# YOUR INSTRUCTIONS
Reading down the listing below, count the lines where the word "constraint" shows up, then give only that count.

────────

Context: an optimization exercise on an open-source flow, tuned for small area, a short achievable clock period and few clock cycles per item. The choices shown serve that exercise and are no tape-out recipe. The RTL was checked by simulation tests, not by an equivalence proof against the original design.

==> flow/design.v (outline; a module is shown in full before it is edited, if it fits) <==
// module opg_mul_tree: 3656 lines
// module opg_cordic_stage: 39 lines
// module orbit_position_generator: 581 lines
module orbit_position_generator (
    input  logic         clk,
    input  logic         rst_n,
    input  logic         s_tvalid,
    output logic         s_tready,
    input  logic [111:0] s_tdata,
    output logic         m_tvalid,
    input  logic         m_tready,
    output logic [127:0] m_tdata,
    input  logic         psel,
    input  logic         penable,
    input  logic         pwrite,
    input  logic [4:0]   paddr,
    input  logic [31:0]  pwdata,
    output logic [31:0]  prdata,
    output logic         pready
);
  // ...
==> flow/run.sh <==
#!/bin/bash
# synth_recipe.tcl (not shown) runs the flow's synth.tcl, then flattens the netlist and writes it again
# the make line also repeats each setting of config.mk as NAME=value (left out here)
make -C /OpenROAD-flow-scripts/flow DESIGN_CONFIG=/design/flow/config.mk WORK_HOME=/design/flow/orfs CLKGATE_MAP_FILE= SYNTH_SCRIPT=/design/flow/synth_recipe.tcl finish
==> flow/config.mk <==
export PLATFORM = sky130hd
export DESIGN_NAME = orbit_position_generator
export DESIGN_NICKNAME = orbit_position_generator
export VERILOG_FILES = /design/flow/design.v
export SDC_FILE = /design/flow/constraint.sdc
export NUM_CORES = 4
export LEC_CHECK = 0
export ABC_CLOCK_PERIOD_IN_PS = 3000
export CAP_MARGIN = 20
export CORE_MARGIN = 2
export CORE_UTILIZATION = 35
export PLACE_DENSITY = 0.45
export SETUP_SLACK_MARGIN = 5
export SLEW_MARGIN = 20
==> flow/constraint.sdc <==
create_clock -name core_clock -period 15.0 [get_ports {clk}]
set_input_delay 3.0000 -clock core_clock [delete_from_list [all_inputs] [get_ports {clk}]]
set_output_delay 3.0000 -clock core_clock [all_outputs]
set_load 0.01 [all_outputs]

────────

# RESPONSE TO THE TASK
2